**Problem**. Find the lines below that contain the string "placement". Copy each one.

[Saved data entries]

"""

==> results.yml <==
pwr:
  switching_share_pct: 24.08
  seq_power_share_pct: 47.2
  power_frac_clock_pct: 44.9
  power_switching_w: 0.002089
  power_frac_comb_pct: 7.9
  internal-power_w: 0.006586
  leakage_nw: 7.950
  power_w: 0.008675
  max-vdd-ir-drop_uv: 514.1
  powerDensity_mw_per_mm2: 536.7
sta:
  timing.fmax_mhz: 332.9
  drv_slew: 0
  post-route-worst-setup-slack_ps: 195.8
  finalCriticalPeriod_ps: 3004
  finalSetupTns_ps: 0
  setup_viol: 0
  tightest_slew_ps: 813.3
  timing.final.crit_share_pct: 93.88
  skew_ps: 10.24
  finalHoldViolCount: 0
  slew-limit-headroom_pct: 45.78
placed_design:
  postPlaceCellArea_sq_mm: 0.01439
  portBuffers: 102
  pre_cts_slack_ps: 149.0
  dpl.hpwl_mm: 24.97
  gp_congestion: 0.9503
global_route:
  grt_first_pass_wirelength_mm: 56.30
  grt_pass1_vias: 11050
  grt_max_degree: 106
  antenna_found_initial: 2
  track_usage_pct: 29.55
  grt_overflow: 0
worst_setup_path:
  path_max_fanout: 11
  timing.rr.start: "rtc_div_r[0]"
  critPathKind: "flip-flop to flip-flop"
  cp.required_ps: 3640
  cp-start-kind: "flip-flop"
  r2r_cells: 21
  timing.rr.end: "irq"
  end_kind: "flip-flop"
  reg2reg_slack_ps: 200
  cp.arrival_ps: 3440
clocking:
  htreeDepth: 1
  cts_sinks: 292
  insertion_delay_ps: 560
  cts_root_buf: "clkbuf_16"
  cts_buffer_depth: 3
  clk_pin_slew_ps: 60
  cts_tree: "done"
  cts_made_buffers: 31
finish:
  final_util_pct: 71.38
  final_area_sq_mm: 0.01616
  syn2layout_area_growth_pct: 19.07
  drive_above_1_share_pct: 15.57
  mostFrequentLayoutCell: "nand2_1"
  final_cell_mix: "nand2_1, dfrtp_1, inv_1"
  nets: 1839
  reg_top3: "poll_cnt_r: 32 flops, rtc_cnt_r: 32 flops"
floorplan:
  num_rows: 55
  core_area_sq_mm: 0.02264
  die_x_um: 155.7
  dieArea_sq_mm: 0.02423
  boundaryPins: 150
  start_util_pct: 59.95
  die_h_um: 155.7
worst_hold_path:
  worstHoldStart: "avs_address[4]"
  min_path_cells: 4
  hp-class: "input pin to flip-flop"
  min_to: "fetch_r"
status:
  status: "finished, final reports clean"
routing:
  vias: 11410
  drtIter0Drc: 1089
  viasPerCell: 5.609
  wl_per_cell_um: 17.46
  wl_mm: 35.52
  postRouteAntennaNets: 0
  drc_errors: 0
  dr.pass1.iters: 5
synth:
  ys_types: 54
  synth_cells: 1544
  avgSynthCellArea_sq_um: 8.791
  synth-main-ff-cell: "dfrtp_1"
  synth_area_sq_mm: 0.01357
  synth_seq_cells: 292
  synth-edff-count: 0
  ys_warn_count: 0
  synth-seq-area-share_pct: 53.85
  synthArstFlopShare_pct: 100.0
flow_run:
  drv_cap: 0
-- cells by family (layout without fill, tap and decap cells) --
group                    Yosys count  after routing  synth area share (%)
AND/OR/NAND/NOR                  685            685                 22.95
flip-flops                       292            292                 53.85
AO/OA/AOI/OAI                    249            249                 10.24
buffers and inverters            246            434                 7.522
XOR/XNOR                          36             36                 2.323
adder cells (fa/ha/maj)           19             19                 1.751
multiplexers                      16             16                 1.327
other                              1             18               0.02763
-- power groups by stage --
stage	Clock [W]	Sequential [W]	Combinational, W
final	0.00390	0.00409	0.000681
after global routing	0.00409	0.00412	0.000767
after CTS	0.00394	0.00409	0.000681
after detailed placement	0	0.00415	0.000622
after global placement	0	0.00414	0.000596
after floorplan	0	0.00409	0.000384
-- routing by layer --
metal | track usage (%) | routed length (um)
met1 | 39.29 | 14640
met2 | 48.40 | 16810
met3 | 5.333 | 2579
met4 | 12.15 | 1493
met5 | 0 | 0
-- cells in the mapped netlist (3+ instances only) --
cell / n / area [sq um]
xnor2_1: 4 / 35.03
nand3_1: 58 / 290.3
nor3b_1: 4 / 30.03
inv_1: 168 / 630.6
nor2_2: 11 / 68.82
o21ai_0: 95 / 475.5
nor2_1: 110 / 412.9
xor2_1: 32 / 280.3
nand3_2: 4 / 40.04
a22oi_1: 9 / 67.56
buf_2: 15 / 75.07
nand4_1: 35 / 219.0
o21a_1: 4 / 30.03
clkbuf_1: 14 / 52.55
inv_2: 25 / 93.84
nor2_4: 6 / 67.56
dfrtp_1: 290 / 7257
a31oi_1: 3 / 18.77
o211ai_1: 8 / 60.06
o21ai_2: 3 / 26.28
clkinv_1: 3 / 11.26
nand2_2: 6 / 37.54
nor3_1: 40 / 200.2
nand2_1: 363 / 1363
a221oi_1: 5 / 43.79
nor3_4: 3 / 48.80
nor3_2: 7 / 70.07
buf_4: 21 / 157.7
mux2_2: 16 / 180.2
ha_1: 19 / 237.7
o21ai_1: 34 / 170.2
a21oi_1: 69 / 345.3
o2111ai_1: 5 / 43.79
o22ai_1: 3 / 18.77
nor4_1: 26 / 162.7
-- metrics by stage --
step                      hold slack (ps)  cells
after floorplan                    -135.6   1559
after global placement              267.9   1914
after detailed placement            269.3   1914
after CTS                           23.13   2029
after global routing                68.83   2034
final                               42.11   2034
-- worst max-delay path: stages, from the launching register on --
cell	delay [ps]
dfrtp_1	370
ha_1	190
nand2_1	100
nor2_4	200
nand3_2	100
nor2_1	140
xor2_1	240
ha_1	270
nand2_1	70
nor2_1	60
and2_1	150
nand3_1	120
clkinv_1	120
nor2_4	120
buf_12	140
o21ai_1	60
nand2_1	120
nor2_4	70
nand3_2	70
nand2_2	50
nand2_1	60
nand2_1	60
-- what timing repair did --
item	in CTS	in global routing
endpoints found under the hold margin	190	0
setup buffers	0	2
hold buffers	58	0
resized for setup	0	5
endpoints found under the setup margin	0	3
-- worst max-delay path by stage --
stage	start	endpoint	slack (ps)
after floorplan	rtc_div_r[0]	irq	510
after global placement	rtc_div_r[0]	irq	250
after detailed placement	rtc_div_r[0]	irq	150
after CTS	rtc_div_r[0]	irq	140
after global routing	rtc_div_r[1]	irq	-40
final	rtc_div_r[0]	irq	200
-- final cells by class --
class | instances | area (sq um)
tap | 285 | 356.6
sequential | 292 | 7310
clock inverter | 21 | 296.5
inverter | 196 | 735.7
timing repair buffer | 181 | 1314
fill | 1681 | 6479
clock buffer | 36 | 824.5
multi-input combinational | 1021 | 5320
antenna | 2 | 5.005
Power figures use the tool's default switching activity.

"""
"""

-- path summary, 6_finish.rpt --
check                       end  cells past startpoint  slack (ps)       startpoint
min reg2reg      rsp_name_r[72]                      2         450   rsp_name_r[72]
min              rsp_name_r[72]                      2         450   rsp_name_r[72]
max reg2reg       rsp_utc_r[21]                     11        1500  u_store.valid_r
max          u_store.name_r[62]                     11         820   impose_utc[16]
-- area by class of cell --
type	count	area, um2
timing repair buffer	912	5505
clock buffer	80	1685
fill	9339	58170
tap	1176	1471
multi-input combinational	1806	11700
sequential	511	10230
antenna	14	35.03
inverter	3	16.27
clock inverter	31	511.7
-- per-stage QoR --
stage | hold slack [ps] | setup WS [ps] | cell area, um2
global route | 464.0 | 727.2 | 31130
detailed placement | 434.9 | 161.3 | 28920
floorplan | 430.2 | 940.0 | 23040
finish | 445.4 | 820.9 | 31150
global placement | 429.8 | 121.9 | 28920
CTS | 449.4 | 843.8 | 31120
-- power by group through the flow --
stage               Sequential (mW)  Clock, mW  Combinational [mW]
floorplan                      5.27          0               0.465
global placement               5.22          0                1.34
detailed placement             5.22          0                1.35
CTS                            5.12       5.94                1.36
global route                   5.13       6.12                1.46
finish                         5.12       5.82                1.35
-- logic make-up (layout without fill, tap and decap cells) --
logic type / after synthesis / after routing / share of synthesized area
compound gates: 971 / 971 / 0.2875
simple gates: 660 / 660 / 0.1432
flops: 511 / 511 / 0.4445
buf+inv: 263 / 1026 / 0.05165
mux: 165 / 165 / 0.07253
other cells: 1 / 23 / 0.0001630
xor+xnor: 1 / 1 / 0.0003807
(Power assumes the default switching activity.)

"""

**Reply**.
after detailed placement	0	0.00415	0.000622
after global placement	0	0.00414	0.000596
after global placement              267.9   1914
after detailed placement            269.3   1914
after global placement	rtc_div_r[0]	irq	250
after detailed placement	rtc_div_r[0]	irq	150
detailed placement | 434.9 | 161.3 | 28920
global placement | 429.8 | 121.9 | 28920
global placement               5.22          0                1.34
detailed placement             5.22          0                1.35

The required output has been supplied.